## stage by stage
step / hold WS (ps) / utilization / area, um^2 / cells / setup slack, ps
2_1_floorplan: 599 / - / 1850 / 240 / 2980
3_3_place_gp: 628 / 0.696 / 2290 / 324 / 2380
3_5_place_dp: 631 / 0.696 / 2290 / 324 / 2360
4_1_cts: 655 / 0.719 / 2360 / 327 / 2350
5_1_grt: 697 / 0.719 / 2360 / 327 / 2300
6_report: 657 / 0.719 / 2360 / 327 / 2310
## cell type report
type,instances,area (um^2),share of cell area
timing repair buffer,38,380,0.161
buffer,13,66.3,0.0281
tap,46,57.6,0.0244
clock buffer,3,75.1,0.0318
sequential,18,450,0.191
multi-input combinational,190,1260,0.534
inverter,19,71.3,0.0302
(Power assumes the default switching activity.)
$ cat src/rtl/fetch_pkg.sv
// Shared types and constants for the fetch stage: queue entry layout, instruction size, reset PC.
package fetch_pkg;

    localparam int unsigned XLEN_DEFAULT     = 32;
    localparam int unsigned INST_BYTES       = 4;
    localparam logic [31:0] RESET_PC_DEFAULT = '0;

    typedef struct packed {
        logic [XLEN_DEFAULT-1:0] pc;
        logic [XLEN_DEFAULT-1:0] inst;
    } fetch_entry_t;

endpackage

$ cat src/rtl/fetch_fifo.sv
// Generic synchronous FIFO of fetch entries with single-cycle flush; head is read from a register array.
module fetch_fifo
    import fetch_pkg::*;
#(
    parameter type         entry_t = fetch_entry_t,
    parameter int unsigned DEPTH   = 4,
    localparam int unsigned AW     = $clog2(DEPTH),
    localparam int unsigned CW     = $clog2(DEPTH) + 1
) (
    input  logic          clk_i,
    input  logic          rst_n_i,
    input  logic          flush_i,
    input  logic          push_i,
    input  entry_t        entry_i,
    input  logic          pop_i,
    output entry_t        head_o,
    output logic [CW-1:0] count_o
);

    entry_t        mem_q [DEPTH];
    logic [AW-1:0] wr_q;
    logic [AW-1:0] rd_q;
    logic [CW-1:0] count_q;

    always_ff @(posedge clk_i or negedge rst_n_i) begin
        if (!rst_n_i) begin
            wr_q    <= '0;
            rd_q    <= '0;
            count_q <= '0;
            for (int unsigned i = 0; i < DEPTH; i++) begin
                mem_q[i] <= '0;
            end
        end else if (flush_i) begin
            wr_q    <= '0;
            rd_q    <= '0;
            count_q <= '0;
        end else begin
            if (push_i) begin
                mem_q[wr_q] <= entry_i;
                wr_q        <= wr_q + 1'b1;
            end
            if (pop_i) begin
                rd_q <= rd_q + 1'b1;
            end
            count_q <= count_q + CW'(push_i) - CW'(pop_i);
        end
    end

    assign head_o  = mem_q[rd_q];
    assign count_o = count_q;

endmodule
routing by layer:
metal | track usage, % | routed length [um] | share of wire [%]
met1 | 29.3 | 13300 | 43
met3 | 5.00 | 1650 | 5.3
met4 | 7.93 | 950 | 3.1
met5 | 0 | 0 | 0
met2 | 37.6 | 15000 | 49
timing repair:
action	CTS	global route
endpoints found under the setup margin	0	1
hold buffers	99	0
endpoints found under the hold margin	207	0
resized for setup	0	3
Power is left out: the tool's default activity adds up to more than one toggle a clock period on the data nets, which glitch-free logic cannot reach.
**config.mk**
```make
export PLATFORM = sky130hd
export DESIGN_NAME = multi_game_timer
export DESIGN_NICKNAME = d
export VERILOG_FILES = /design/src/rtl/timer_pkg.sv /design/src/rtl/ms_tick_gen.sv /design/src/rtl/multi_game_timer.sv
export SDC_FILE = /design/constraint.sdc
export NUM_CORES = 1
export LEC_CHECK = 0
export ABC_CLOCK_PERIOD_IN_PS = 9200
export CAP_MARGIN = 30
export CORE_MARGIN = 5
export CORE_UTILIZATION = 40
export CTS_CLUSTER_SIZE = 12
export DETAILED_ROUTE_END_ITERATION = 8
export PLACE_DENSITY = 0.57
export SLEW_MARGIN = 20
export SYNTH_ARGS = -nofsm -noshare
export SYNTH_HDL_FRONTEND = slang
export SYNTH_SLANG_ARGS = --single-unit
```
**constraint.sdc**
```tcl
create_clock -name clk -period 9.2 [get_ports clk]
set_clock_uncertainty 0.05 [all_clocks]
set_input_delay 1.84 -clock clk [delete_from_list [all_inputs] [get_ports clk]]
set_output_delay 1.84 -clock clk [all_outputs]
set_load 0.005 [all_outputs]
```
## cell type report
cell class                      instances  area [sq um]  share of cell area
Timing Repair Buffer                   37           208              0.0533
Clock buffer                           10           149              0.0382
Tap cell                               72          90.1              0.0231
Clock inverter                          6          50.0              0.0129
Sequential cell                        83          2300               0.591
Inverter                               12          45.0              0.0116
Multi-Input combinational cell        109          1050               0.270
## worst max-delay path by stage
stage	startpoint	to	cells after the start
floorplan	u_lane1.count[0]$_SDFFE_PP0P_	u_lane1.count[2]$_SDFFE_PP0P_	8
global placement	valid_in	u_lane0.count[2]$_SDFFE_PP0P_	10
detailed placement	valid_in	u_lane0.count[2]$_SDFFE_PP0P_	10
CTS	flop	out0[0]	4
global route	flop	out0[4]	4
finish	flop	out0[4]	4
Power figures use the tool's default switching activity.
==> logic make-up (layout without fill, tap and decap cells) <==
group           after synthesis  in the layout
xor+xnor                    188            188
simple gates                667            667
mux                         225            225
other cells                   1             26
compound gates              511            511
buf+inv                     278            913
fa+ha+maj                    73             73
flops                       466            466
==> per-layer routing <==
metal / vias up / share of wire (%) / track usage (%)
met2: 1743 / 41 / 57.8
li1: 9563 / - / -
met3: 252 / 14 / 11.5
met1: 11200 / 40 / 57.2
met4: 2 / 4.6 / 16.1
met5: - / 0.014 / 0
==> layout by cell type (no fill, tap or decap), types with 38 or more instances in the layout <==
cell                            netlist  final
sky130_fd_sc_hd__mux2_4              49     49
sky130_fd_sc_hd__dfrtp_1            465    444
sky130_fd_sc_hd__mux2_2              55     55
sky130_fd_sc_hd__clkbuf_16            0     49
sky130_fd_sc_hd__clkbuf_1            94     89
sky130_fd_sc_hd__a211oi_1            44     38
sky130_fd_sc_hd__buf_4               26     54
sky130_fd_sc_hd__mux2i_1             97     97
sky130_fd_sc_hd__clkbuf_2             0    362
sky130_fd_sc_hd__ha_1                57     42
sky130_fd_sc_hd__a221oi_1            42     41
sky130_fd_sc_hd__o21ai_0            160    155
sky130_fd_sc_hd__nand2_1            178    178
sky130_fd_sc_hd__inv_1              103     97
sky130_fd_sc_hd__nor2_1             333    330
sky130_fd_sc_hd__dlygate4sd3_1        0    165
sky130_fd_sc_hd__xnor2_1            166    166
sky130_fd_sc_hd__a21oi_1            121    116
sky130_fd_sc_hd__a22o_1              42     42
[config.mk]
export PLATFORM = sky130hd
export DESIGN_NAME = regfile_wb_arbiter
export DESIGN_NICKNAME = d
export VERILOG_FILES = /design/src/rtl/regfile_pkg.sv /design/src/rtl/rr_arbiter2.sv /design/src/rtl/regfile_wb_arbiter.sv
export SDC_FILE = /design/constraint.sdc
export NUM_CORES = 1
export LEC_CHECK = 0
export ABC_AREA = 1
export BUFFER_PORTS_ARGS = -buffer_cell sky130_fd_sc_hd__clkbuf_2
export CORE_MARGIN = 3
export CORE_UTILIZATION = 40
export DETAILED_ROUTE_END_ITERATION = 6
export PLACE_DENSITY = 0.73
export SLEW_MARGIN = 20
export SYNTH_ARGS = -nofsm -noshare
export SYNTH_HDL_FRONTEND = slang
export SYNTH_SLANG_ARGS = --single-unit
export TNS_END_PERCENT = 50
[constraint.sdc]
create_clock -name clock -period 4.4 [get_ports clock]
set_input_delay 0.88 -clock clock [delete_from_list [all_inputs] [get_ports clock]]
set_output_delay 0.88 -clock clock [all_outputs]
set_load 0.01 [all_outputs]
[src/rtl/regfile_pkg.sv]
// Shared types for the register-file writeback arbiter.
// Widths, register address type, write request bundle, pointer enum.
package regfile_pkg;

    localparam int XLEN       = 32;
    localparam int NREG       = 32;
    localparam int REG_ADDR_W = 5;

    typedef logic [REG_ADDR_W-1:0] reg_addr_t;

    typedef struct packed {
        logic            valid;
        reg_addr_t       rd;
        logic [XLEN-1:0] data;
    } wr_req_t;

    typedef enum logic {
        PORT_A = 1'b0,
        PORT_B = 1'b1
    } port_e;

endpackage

┄┄┄┄┄┄

• INSTRUCTIONS TO FOLLOW: Taking the listing above as the source, transcribe only the lines starting at the line with "6_report: 657 / 0.719 / 2360 / 327 / 2310" and going through the line with "inverter,19,71.3,0.0302", unaltered and with both ends included.

• ANSWER BELOW:
6_report: 657 / 0.719 / 2360 / 327 / 2310
## cell type report
type,instances,area (um^2),share of cell area
timing repair buffer,38,380,0.161
buffer,13,66.3,0.0281
tap,46,57.6,0.0244
clock buffer,3,75.1,0.0318
sequential,18,450,0.191
multi-input combinational,190,1260,0.534
inverter,19,71.3,0.0302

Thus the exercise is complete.